Are we really about to force ourselves to become even more reliant on a totalitarian regime that stamps out freedom in Hong Kong, commits genocide against the Uighurs, threatens war on Taiwan, and refuses to be transparent about how a pandemic began near its leading virus laboratory?
To wean ourselves off China over the next seven years would require 100 times as much battery capacity as we have now, which is neither affordable nor feasible.
To lure battery makers to the UK, despite our sky-high energy prices (caused by the massive investment in wind power and the refusal to tap shale gas), the Government is having to throw armfuls of taxpayers’ money at battery and car manufacturers.
Britishvolt failed to build its ‘Gigafactory’ in Blyth for lack of taxpayer subsidies.
Lord (Zac) Goldsmith thinks we are falling behind in the race to subsidize ‘green’ energy. Yet handouts rarely make industries competitive.
If America and the European Union want to spend a fortune trying — and probably failing — to catch up with the Chinese, why should we join in?
But don’t expect industry bosses to tell you the truth about the impossibility of this transition.
Huge taxpayer subsidies to force consumers to switch products are just what they love, whether the plan makes sense or not.
To paraphrase Gulliver’s Travels, if you asked Rolls-Royce or Tata to devise a plan to make sunbeams from cucumbers, they would have a jolly good crack at it — and only tell you it was impossible after spending a couple of billion pounds of your money.
This raises the question: why are we doing this again? We’re deliberately killing a profitable British car industry for minimal benefit to please a few posh activists and crony capitalists.

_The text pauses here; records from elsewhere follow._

[src/rtl/karatsuba_sched.sv]
// Two-requester 16x16 unsigned multiplier built from one shared 8x8 Karatsuba core, four passes per product.
// Define KARATSUBA_SCHED_RR_EN for round-robin arbitration; otherwise requester 0 has fixed priority.

module karatsuba_mul8 (
   input  logic [7:0]  x,
   input  logic [7:0]  y,
   output logic [15:0] z
);
   logic [7:0] z0;
   logic [7:0] z2;
   logic [4:0] xs;
   logic [4:0] ys;
   logic [9:0] zm;
   logic [9:0] z1;

   assign z0 = {4'b0, x[3:0]} * {4'b0, y[3:0]};
   assign z2 = {4'b0, x[7:4]} * {4'b0, y[7:4]};
   assign xs = {1'b0, x[7:4]} + {1'b0, x[3:0]};
   assign ys = {1'b0, y[7:4]} + {1'b0, y[3:0]};
   assign zm = {5'b0, xs} * {5'b0, ys};
   // Middle term equals xh*yl + xl*yh, never negative, at most 450.
   assign z1 = zm - {2'b0, z2} - {2'b0, z0};
   assign z  = {z2, 8'b0} + {2'b0, z1, 4'b0} + {8'b0, z0};
endmodule

module karatsuba_sched (
   input  logic        clk,
   input  logic        rst_n,
   input  logic        req0_valid,
   output logic        req0_ready,
   input  logic [15:0] req0_a,
   input  logic [15:0] req0_b,
   input  logic        req1_valid,
   output logic        req1_ready,
   input  logic [15:0] req1_a,
   input  logic [15:0] req1_b,
   output logic        res_valid,
   input  logic        res_ready,
   output logic [31:0] res_p,
   output logic        res_id,
   output logic        busy
);
   typedef enum logic [1:0] {IDLE, MUL, DONE} state_t;

   state_t      state_reg;
   state_t      state_next;
   logic [1:0]  pass_reg;
   logic [31:0] acc_reg;
   logic [15:0] a_reg;
   logic [15:0] b_reg;
   logic        id_reg;
   logic        grant_id;
   logic        accept;
   logic [7:0]  mul_x;
   logic [7:0]  mul_y;
   logic [15:0] mul_z;
   logic [31:0] partial;

`ifdef KARATSUBA_SCHED_RR_EN
   logic        rr_ptr_reg;

   // On contention the pointer picks; it then points at the loser.
   assign grant_id = (req0_valid && req1_valid) ? rr_ptr_reg : req1_valid;

   always_ff @(posedge clk or negedge rst_n) begin
      if (!rst_n) begin
         rr_ptr_reg <= 1'b0;
      end else if (accept) begin
         rr_ptr_reg <= ~grant_id;
      end
   end
`else
   assign grant_id = req1_valid && !req0_valid;
`endif

   // Pass bit 0 selects the a half, bit 1 the b half.
   assign mul_x = pass_reg[0] ? a_reg[15:8] : a_reg[7:0];
   assign mul_y = pass_reg[1] ? b_reg[15:8] : b_reg[7:0];

   karatsuba_mul8 u_mul (
      .x (mul_x),
      .y (mul_y),
      .z (mul_z)
   );

   always_comb begin
      partial = {16'b0, mul_z};
      case (pass_reg)
         2'd0:    partial = {16'b0, mul_z};
         2'd1:    partial = {8'b0, mul_z, 8'b0};
         2'd2:    partial = {8'b0, mul_z, 8'b0};
         default: partial = {mul_z, 16'b0};
      endcase
   end

   always_comb begin
      state_next = state_reg;
      accept     = 1'b0;
      req0_ready = 1'b0;
      req1_ready = 1'b0;
      case (state_reg)
         IDLE: begin
            req0_ready = req0_valid && !grant_id;
            req1_ready = req1_valid && grant_id;
            accept     = req0_valid || req1_valid;
            if (accept) begin
               state_next = MUL;
            end
         end
         MUL: begin
            if (pass_reg == 2'd3) begin
               state_next = DONE;
            end
         end
         DONE: begin
            if (res_ready) begin
               state_next = IDLE;
            end
         end
         default: state_next = IDLE;
      endcase
   end

   always_ff @(posedge clk or negedge rst_n) begin
      if (!rst_n) begin
         state_reg <= IDLE;
         pass_reg  <= 2'd0;
         acc_reg   <= 32'd0;
         a_reg     <= 16'd0;
         b_reg     <= 16'd0;
         id_reg    <= 1'b0;
      end else begin
         state_reg <= state_next;
         if (accept) begin
            a_reg    <= grant_id ? req1_a : req0_a;
            b_reg    <= grant_id ? req1_b : req0_b;
            id_reg   <= grant_id;
            acc_reg  <= 32'd0;
            pass_reg <= 2'd0;
         end else if (state_reg == MUL) begin
            acc_reg  <= acc_reg + partial;
            pass_reg <= pass_reg + 2'd1;
         end
      end
   end

   assign res_valid = (state_reg == DONE);
   assign res_p     = acc_reg;
   assign res_id    = id_reg;
   assign busy      = (state_reg != IDLE);
endmodule

[config.mk]
export PLATFORM = sky130hd
export DESIGN_NAME = karatsuba_sched
export DESIGN_NICKNAME = d
export VERILOG_FILES = /design/src/rtl/karatsuba_sched.sv
export SDC_FILE = /design/constraint.sdc
export NUM_CORES = 1
export LEC_CHECK = 0
export BUFFER_PORTS_ARGS = -buffer_cell sky130_fd_sc_hd__buf_2
export CAP_MARGIN = 10
export CORE_ASPECT_RATIO = 1.25
export CORE_MARGIN = 2
export CORE_UTILIZATION = 33
export DETAILED_ROUTE_END_ITERATION = 7
export PLACE_DENSITY = 0.53
export SLEW_MARGIN = 10
export SYNTH_ARGS = -nofsm -noshare
export SYNTH_HDL_FRONTEND = slang
export SYNTH_SLANG_ARGS = --single-unit
export TNS_END_PERCENT = 100
[constraint.sdc]
create_clock -name clk -period 18.7 [get_ports clk]
set_input_delay 1.87 -clock clk [delete_from_list [all_inputs] [get_ports clk]]
set_output_delay 1.87 -clock clk [all_outputs]
set_load 0.01 [all_outputs]
# ---- Word level (Yosys, flattened, before mapping)
# Cells that the tools add are included.
dict set report word_totals {
  register_bits 69
  inputBits 69
  elab_cells 53
}
dict set report classes {
  n_addsub 8
  n_mul 3
  eq_ne 8
  n_mux 16
  n_reduce_logical 12
}
# op count
set op_table {}
lappend op_table {{$mux 32} 2}
lappend op_table {{$pmux 32 s2} 1}
lappend op_table {{$add 32x32->32} 1}
lappend op_table {{$mux 16} 2}
lappend op_table {{$sub 10x8->10} 2}
lappend op_table {{$add 16x14->16} 1}
lappend op_table {{$add 16x8->16} 1}
lappend op_table {{$mul 4x4->8} 2}
lappend op_table {{$mux 8} 2}
lappend op_table {{$add 4x4->5} 2}
lappend op_table {{$mul 5x5->10} 1}
lappend op_table {{$mux 2} 5}
lappend op_table {{$eq 2x2->1 const B} 3}
lappend op_table {{$pmux 2 s3} 1}
lappend op_table {{$eq 2x1->1 const B} 2}
lappend op_table {{$logic_not 2->1} 2}
lappend op_table {{$ne 2x2->1 const B} 2}
lappend op_table {{$reduce_bool 2->1} 2}
lappend op_table {{$logic_and 1x1->1} 3}
lappend op_table {{$mux 1} 3}
lappend op_table {{$reduce_and 3->1} 1}
lappend op_table {{$add 2x1->2 const B} 1}
lappend op_table {{$logic_not 1->1} 2}
lappend op_table {{$ne 2x1->1 const B} 1}
lappend op_table {{other kinds (2)} 2}

# ---- Depth between registers and ports, before layout
# Gate-level depths: netlist of the first run.
dict set report logic_depth {
  word_depth 11
  depth_mapped 43
  ltp_nobuf 42
}

# ---- Cells and area by module
# A second synthesis of the first run with hierarchy kept.
dict set report hier_totals {
  hier_cells 949
  area_unflattened_um2 8097.8
}
# module instances cells_per_inst area_per_inst_um2 seq_area_each_um2
set modules_own_cells {}
lappend modules_own_cells {karatsuba_sched 1 636 5351.4 1726.7}
lappend modules_own_cells {karatsuba_mul8 1 313 2746.4 0.0}

# ---- Worst setup path after synthesis of the first run
# Ideal clock, no wire load.
dict set report synth_timing {
  kind {flip-flop to flip-flop}
  from {register pass_reg[0]}
  to {register acc_reg[29], in the netlist res_p[29]}
  setup_time_ps 146
  t_arrival_ps 9298
  required_time_ps 18554
  path_slack_ps 9256
  stages_incl_launch_ff 42
  n_path_buf 1
  cell_sequence {dfrtp_1 -> clkbuf_1 -> mux2i_1 -> inv_1 -> nand2_1 -> fa_1 -> inv_1 -> fa_1 -> inv_1 -> fa_1 -> xnor2_1 -> fa_1 -> fa_1 -> inv_1 -> fa_1 -> inv_1 -> fa_1 -> inv_1 -> [... 6 more ...] -> a21oi_1 -> xnor2_1 -> ha_1 -> nor2_1 -> a221oi_1 -> nand2_1 -> a22oi_1 -> nor2_1 -> ha_1 -> and3_1 -> nand4_1 -> nor3_1 -> o21ai_0 -> a21oi_1 -> o21ai_1 -> a211oi_1 -> mux2i_1 -> o311ai_0}
}
dict set report synth_via {
  elab_chain_len 11
  word_cells_on_any_way 17
}
# element line_no
set synth_rtl {}
lappend synth_rtl {{start, declared} 47} ;# logic [1:0] pass_reg;
lappend synth_rtl {{start signal, assigned} 142} ;# pass_reg <= pass_reg + 2'd1;
lappend synth_rtl {{$mux 8} 77} ;# assign mul_x = pass_reg[0] ? a_reg[15:8] : a_reg[7:0];
lappend synth_rtl {{$add 4x4->5} 18} ;# assign xs = {1'b0, x[7:4]} + {1'b0, x[3:0]};
lappend synth_rtl {{$mul 5x5->10} 20} ;# assign zm = {5'b0, xs} * {5'b0, ys};
lappend synth_rtl {{$sub 10x8->10 (2 in a row)} 22} ;# assign z1 = zm - {2'b0, z2} - {2'b0, z0};
lappend synth_rtl {{$add 16x14->16} 23} ;# assign z = {z2, 8'b0} + {2'b0, z1, 4'b0} + {8'b0, z0};
lappend synth_rtl {{$add 16x8->16} 23}
lappend synth_rtl {{$pmux 32 s2 *} 88} ;# case (pass_reg)
lappend synth_rtl {{$add 32x32->32 *} 141} ;# acc_reg <= acc_reg + partial;
lappend synth_rtl {{$mux 32 *} 140} ;# end else if (state_reg == MUL) begin
lappend synth_rtl {{$mux 32 *} 134} ;# if (accept) begin
lappend synth_rtl {{end signal, assigned} 141}
lappend synth_rtl {{end, declared} 48} ;# logic [31:0] acc_reg;
# Every way passes the cells marked *; elsewhere a longest branch is shown, timed or not. The select of a mux whose other input is x is not followed.
# A chain may end at the register's enable or synchronous reset.

# ---- Worst setup path in the final report of the first run
# Same ends and word-level chain as after synthesis.

==> results of run 1 <==
==> worst min-delay path, delay by kind of cell, from the launching register on <==
| kind | cells | cell delay [ns] |
|---|---|---|
| AO/OA/AOI/OAI | 1 | 0.06 |
| flip-flops | 1 | 0.34 |
| AND/OR/NAND/NOR | 1 | 0.05 |
==> cells in the mapped netlist, drive strengths merged, types with 5 or more instances <==
master / number
a21o: 26
nand2b: 8
mux2i: 18
ha: 99
nor2b: 29
a21oi: 46
inv: 79
and3: 5
nand2: 94
nor2: 66
a22o: 9
clkbuf: 27
a31oi: 20
o21ai: 88
a22oi: 33
and2: 25
o21bai: 6
dfrtp: 69
nor3: 11
fa: 33
or2: 5
xor2: 23
xnor2: 33
==> logic make-up (layout without fill, tap and decap cells) <==
group                      Yosys count  in the layout  synth area share (%)
AOI/OAI and AO/OA                  263            263                  22.8
xor gates and xnor gates            56             56                  6.41
adders and majority gates          132            132                  24.8
buffers and inverters              108            205                  5.30
DFF                                 69             69                  22.6
muxes                               18             18                  2.36
and+or+nand+nor                    256            256                  15.7
==> metal layers <==
metal | routed length, µm | up-vias | share of wire [%]
met2 | 11100 | 131 | 52
met1 | 9170 | 3132 | 43
li1 | - | 3333 | -
met5 | 0 | - | 0
met4 | 474 | 0 | 2.2
met3 | 607 | 34 | 2.8
==> stage by stage <==
step                      setup WS (ns)  util, %
final                              8.39     38.1
after global routing               7.41     38.1
after CTS                          8.39     38.1
after detailed placement           8.43     37.0
after global placement             8.56     37.0
after floorplan                    9.26        -
==> cell type report <==
cell class	instances	area share [%]
tap	288	4.13
clock buffer	10	2.62
timing repair buffer	109	6.37
sequential	69	19.8
inverter	80	3.44
clock inverter	6	0.445
multi-input combinational	725	63.2
==> worst paths after layout <==
| path | from | to | slack [ns] | cells past startpoint |
|---|---|---|---|---|
| worst max-delay path | pass_reg[0]$_DFFE_PN0P_ | res_p[29]$_DFFE_PN0P_ | 8.39 | 41 |
| max in group asynchronous | rst_n | a_reg[4]$_DFFE_PN0P_ | 16.33 | 2 |
| worst min register to register | a_reg[7]$_DFFE_PN0P_ | a_reg[7]$_DFFE_PN0P_ | 0.48 | 2 |
| worst max register to register | pass_reg[0]$_DFFE_PN0P_ | res_p[29]$_DFFE_PN0P_ | 8.39 | 41 |
| worst min-delay path | a_reg[7]$_DFFE_PN0P_ | a_reg[7]$_DFFE_PN0P_ | 0.48 | 2 |
| min in group asynchronous | rst_n | res_p[6]$_DFFE_PN0P_ | 1.73 | 2 |
==> summary.md, run 1 <==
| Metric | Value |
|---|---|
| Sequential Area | `1730 µm²` |
| Mapped Area | `7650 µm²` |
| Area of the multi-input gates | `5510 µm²` |
| Worst Path Required | `between 15 and 20 ns` |
| Crit share post-route | `55.1%` |
| Clock tree from TritonCTS | `done` |
| Share of post-route cells with drive strength above 1 | `about 15%` |
| Initial Util | `33.4%` |
| Fill count | `2370` |
| Initial antenna violation count | `0` |
| CTS max path bufs | `2` |
| Die Y | `174 µm` |
| Tightest Pin Transition | `between 1 and 1.5 ns` |
| Main synth FF type | `dfrtp_1` |
| Core area | `22900 µm²` |
| Count of flip-flops with a built-in enable after synthesis | `0` |
| Cell taking the most area after synthesis | `dfrtp_1` |
| Clk sinks | `69` |
| Clock transition at the registers of the reported paths | `around 0.060 ns` |
| Placed inst area | `around 8500 µm²` |
| Seq cells post-synth | `69` |
| Hold slack | `0.483 ns` |
| Crit-path slowest cell | `dfrtp_1` |
| Highest-count cells in the layout ignoring fill and taps | `buf_2, ha_1, nand2_1, o21ai_0, inv_1` |
| CP Capture Type | `register` |
| First-pass GRT wire length | `35000 µm` |
| Final setup fails | `0` |
| Asr flop ratio synth | `100%` |
| Synth top area share | `22.6%` |
| Post-route cell area | `8720 µm²` |
| Inserted Clock Buffers | `9` |
| GR Util met1 | `around a fifth` |
| Final WL | `around 21000 µm` |
| Largest register FFs | `32` |
| Post-synthesis sequential area ratio | `22.6%` |
| DRT Pass-1 Iters | `7` |
| I/O pin total | `106` |
| Total Nets Final | `1195` |
| Hold Fails Final Rpt | `0` |
| CP Class | `register to register` |
| Mean Syn Cell Area | `8.48 µm²` |
| DR vias/cell | `just over 5` |
| Commonest non-fill, non-tap cell in the layout | `buf_2` |
| Post-CTS Resized | `0` |
| Via count | `6630` |
| Top delay family on crit path | `adder cells` |
| Post-DRT Antenna Nets | `0` |
| # Post-CTS Setup Buffers | `0` |
| Met3 Usage GRT | `2.07%` |
| Finished Layout Cells | `between 1000 and 1500` |
| DP Cell Count | `1271` |
| YS warnings | `0` |
| Largest net degree at the start of global routing | `70` |
| Clock Latency Late Sink | `0.35 ns` |
| DIE AREA | `24400 µm²` |
| Ranking of synthesized cells by area | `dfrtp_1, ha_1, fa_1` |
| DR WL/cell | `16.6 µm` |
| Fin Setup TNS | `0 ns` |
| Drt initial violations | `260` |
| Vias in the first global route | `6810` |
| Max-Cap Viols | `0` |
| GRT met2 Usage | `about a third` |
| Cell variety after synth | `65` |
| Fin. max-slew vios | `0` |
| Failing checks | `design-rule violations` |
| Die Width | `~140 µm` |
| Port Buffers | `~110` |
| Total gr overflow | `0` |
| Min Tclk post-route | `about 10 ns` |
| Status | `finished with violations` |
| CTS root buffer | `clkbuf_16` |
| Num rows | `62` |
| Critical Path Fanout Max | `13` |
| Unrepaired setup endpoints after global routing | `false` |
| FMAX | `0.0970 GHz` |
| Synthesized Nets | `1103` |
| HP Class | `register to register` |
| Routability congestion estimate | `~0.88` |
| Headroom to the max-slew limit | `31.1%` |
| DRC Markers | `7` |
| Busiest grt layer | `met2` |
| Post-Syn Instances | `around 900` |
| CTS hold repair buffers | `0` |
| Area grow syn2layout | `14.1%` |
| DP HPWL | `17200 µm` |
| Htree depth | `3` |
| CP arrival | `roughly 11 ns` |
| Tot GR Track Use | `17.8%` |
| Startpoint types | `register` |
| Clk_skew | `0.00740 ns` |
| Max incr delay on CP | `0.74 ns` |
| Antenna diodes | `0` |
| Buf/Inv on CP | `7` |
Power of run 1 is left out: the tool's default activity adds up to more than one toggle a clock period on the data nets, which glitch-free logic cannot reach.
==> run 2, diff against run 1 <==
Settings changed: PLACE_DENSITY 0.53 to 0.55.
Clock period 18.7 ns to 8.95 ns, I/O delays scaled along.
==> summary.md, run 2 (same netlist as run 1, synthesis figures left out) <==
| Metric | Value |
|---|---|
| Status | `finished with violations` |
| Failing checks | `design-rule violations` |
| Fin. max-slew vios | `0 (unchanged)` |
| Htree depth | `3 (unchanged)` |
| Min Tclk post-route | `8.95 ns (-1.36 ns)` |
| CP Class | `register to register` |
| Critical Path Fanout Max | `5 (-8)` |
| Max incr delay on CP | `0.54 ns (-0.20 ns)` |
| Most common cell on crit path | `fa_1` |
| DRC Markers | `4 (-3)` |
| DR vias/cell | `5.07 (-1.5%)` |
| Clk_skew | `0.0111 ns (+0.00374 ns)` |
| Vias in the first global route | `7572 (+11%)` |
| CTS max path bufs | `2 (unchanged)` |
| Via count | `7368 (+11%)` |
| Crit share post-route | `100% (+45 points)` |
| Max-Cap Viols | `0 (unchanged)` |
| Post-route cell area | `10600 µm² (+21%)` |
| Highest-count cells in the layout ignoring fill and taps | `buf_4, buf_2, nand2_1, ha_1, o21ai_0` |
| Worst Path Required | `9.17 ns (-9.74 ns)` |
| HP Class | `register to register` |
| Tightest Pin Transition | `1.12 ns (+0.0886 ns)` |
| Num rows | `62 (unchanged)` |
| First-pass GRT wire length | `35900 µm (+2.7%)` |
| Port Buffers | `105 (unchanged)` |
| CP Capture Type | `register` |
| Clock tree from TritonCTS | `done` |
| FMAX | `0.112 GHz (+15%)` |
| Antenna diodes | `0 (unchanged)` |
| Inserted Clock Buffers | `9 (unchanged)` |
| Share of post-route cells with drive strength above 1 | `34.8% (+20 points)` |
| Largest register FFs | `32 (unchanged)` |
| Die Width | `140 µm (unchanged)` |
| CP arrival | `9.17 ns (-1.35 ns)` |
| Hold slack | `0.482 ns (-0.000837 ns)` |
| Top routing layer used | `met4` |
| Unrepaired setup endpoints after global routing | `true` |
| Clk sinks | `69 (unchanged)` |
| DR WL/cell | `15.2 µm (-8.1%)` |
| Hold Fails Final Rpt | `0 (unchanged)` |
| Final setup fails | `0 (unchanged)` |
| Routed wire length on met3 | `881 µm (+45%)` |
| Area grow syn2layout | `38.6%` |
| Drt initial violations | `278 (+6.9%)` |
| CTS root buffer | `clkbuf_16` |
| Commonest non-fill, non-tap cell in the layout | `buf_4` |
| Initial Util | `33.4% (unchanged)` |
| Met1 WL | `9370 µm (+2.1%)` |
| Core area | `22900 µm² (unchanged)` |
| Final WL | `22100 µm (+3.7%)` |
| DIE AREA | `24400 µm² (unchanged)` |
| Routability congestion estimate | `0.860 (-2.1%)` |
| Clock transition at the registers of the reported paths | `0.06 ns (about the same)` |
| I/O pin total | `106 (unchanged)` |
| DP HPWL | `17200 µm (-0.10%)` |
| Largest net degree at the start of global routing | `70 (unchanged)` |
| Worst R2R Setup Slack | `0.0009 ns (-8.39 ns)` |
| Placed inst area | `9550 µm² (+13%)` |
| Total Nets Final | `1360 (+14%)` |
| Metal2 WL | `11100 µm (+0.51%)` |
| Total gr overflow | `0 (unchanged)` |
| Crit-path slowest cell | `fa_1` |
| Clock Latency Late Sink | `0.34 ns (about the same)` |
| Startpoint types | `register` |
| DRT Pass-1 Iters | `7 (unchanged)` |
| Headroom to the max-slew limit | `25.5% (-5.6 points)` |
| Initial antenna violation count | `0 (unchanged)` |
| Tot GR Track Use | `18.0% (+0.22 points)` |
| Post-DRT Antenna Nets | `0 (unchanged)` |
| Die Y | `174 µm (unchanged)` |
-- run 2: through the flow --
stage	instances	worst slack (ns)	TNS [ns]	utilization, %
2_1_floorplan	902	0.0120	0	-
3_3_place_gp	1407	-0.415	-3.59	41.7
3_5_place_dp	1407	-0.537	-4.83	41.7
4_1_cts	1442	0.0158	0	44.7
5_1_grt	1452	-0.378	-2.75	46.3
6_report	1452	0.000916	0	46.3
-- run 2: worst max-delay path, delay by kind of cell (launching register included) --
| kind | cells | cell delay (ns) |
|---|---|---|
| XOR/XNOR | 4 | 0.58 |
| multiplexers | 1 | 0.18 |
| AND/OR/NAND/NOR | 5 | 0.62 |
| flip-flops | 1 | 0.44 |
| buffers and inverters | 10 | 0.80 |
| adder cells (fa/ha/maj) | 10 | 4.17 |
| AO/OA/AOI/OAI | 12 | 2.05 |
-- run 2: layer usage --
layer	track usage (%)	vias up
met1	21.3	3500
met4	7.32	0
li1	-	3658
met5	0	-
met2	32.5	166
met3	2.81	44
-- run 2: path summary, 6_finish.rpt --
path	end	startpoint	cells past startpoint
worst min-delay path	b_reg[6]$_DFFE_PN0P_	b_reg[6]$_DFFE_PN0P_	2
worst max-delay path	res_p[26]$_DFFE_PN0P_	pass_reg[0]$_DFFE_PN0P_	42
min in group asynchronous	res_p[28]$_DFFE_PN0P_	rst_n	2
worst min register to register	b_reg[6]$_DFFE_PN0P_	b_reg[6]$_DFFE_PN0P_	2
worst max register to register	res_p[26]$_DFFE_PN0P_	pass_reg[0]$_DFFE_PN0P_	42
max in group asynchronous	pass_reg[1]$_DFFE_PN0P_	rst_n	2
-- run 2: timing repair --
action,4_1_cts,5_1_grt
hold endpoints to repair,0,0
setup endpoints to repair,15,16
hold buffers,0,0
setup buffers,19,10
gates resized for setup,41,70
pin swaps,49,55
-- run 2: layout make-up --
type                            instances  area (µm²)
Tap cell                              288         360
Multi-Input combinational cell        725        6070
Sequential cell                        69        1730
Timing Repair Buffer                  274        1830
Clock buffer                           10         229
Clock inverter                          6        86.3
Fill cell                            2187       12300
Inverter                               80         303
Power of run 2 is left out for the same reason.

There is no sign of ordinary people demanding this transition. Electric cars still cost almost double their petrol equivalent.
So, just as producers need taxpayer subsidies to supply electric cars, consumers need subsidies to buy them.
Any industry dependent on taxpayer support at both ends of the chain is not sustainable.
Nor can Britain’s electricity infrastructure be adapted easily or quickly to cope with the extra demand implied by the transition — without further subsidies.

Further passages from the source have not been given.